Aim of the exercise:
What appears from the first line of the records below through the line containing "reg2reg_depth = 4" must be reproduced verbatim.

(Dataset items)

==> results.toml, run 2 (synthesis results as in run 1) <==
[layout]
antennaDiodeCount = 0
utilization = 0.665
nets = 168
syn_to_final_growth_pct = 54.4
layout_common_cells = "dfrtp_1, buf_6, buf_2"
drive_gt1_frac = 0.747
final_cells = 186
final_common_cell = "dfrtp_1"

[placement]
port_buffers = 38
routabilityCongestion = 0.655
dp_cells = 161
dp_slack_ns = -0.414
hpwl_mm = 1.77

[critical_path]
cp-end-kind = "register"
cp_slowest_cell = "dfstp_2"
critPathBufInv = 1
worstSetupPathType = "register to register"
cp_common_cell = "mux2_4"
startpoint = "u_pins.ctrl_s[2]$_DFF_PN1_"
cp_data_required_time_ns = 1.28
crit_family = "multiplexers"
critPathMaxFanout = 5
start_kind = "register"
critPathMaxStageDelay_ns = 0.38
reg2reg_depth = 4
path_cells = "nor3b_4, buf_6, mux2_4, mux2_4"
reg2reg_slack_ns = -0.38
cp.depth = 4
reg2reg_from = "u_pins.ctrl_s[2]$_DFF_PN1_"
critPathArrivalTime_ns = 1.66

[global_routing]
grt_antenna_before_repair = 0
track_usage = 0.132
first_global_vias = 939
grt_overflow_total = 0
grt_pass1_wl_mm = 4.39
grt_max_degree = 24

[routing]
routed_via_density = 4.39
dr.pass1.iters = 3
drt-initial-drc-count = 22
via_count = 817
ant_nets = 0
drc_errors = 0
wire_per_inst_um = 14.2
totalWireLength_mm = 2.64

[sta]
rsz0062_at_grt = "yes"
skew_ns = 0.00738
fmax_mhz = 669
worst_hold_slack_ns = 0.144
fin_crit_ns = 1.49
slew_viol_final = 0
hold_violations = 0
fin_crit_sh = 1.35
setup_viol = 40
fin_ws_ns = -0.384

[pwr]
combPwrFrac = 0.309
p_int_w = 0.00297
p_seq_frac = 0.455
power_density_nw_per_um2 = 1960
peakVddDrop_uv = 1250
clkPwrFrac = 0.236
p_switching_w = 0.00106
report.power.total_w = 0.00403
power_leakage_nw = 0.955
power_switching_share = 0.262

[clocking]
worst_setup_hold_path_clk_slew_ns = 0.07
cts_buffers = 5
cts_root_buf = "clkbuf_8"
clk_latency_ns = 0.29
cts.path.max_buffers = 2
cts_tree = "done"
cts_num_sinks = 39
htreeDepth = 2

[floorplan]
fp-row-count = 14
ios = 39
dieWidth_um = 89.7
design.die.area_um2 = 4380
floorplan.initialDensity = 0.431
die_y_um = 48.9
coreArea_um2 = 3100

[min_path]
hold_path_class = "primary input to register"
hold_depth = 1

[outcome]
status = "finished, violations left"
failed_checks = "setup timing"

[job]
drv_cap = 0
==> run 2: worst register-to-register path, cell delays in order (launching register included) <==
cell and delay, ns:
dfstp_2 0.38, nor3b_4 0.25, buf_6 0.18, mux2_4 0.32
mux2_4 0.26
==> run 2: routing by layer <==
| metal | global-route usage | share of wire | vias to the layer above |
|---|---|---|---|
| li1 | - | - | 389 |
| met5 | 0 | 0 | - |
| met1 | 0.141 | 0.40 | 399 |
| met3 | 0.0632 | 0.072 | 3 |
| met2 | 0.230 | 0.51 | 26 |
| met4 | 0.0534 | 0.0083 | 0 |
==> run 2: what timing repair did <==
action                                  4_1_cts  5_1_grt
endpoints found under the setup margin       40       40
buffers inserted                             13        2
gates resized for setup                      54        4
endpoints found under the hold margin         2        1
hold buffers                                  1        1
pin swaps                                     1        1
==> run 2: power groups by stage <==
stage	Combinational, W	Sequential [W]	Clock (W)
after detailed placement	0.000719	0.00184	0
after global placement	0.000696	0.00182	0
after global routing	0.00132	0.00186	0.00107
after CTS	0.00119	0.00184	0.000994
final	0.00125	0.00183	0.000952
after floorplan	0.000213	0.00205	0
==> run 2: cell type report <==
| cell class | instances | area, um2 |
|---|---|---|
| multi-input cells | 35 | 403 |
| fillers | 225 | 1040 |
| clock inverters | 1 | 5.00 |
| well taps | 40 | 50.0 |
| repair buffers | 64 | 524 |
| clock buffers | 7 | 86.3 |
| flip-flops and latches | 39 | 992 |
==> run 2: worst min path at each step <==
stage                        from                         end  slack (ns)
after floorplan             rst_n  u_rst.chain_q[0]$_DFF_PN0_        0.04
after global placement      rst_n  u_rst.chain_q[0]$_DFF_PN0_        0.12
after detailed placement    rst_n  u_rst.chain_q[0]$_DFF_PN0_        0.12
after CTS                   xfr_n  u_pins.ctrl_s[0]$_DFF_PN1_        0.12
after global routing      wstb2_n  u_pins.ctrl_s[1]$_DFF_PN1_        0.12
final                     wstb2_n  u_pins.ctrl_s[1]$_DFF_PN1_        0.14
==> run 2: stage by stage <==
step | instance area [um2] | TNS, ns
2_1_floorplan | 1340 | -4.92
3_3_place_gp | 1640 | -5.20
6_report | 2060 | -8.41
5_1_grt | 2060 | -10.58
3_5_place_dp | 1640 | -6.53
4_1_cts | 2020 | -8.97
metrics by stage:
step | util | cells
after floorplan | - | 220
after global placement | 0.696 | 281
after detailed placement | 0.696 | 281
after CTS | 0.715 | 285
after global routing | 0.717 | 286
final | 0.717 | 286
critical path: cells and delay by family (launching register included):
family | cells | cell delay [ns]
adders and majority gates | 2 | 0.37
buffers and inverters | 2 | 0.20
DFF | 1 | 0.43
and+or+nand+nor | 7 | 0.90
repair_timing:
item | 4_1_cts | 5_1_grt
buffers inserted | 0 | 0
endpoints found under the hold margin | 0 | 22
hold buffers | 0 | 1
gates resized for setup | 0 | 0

Response:
==> results.toml, run 2 (synthesis results as in run 1) <==
[layout]
antennaDiodeCount = 0
utilization = 0.665
nets = 168
syn_to_final_growth_pct = 54.4
layout_common_cells = "dfrtp_1, buf_6, buf_2"
drive_gt1_frac = 0.747
final_cells = 186
final_common_cell = "dfrtp_1"

[placement]
port_buffers = 38
routabilityCongestion = 0.655
dp_cells = 161
dp_slack_ns = -0.414
hpwl_mm = 1.77

[critical_path]
cp-end-kind = "register"
cp_slowest_cell = "dfstp_2"
critPathBufInv = 1
worstSetupPathType = "register to register"
cp_common_cell = "mux2_4"
startpoint = "u_pins.ctrl_s[2]$_DFF_PN1_"
cp_data_required_time_ns = 1.28
crit_family = "multiplexers"
critPathMaxFanout = 5
start_kind = "register"
critPathMaxStageDelay_ns = 0.38
reg2reg_depth = 4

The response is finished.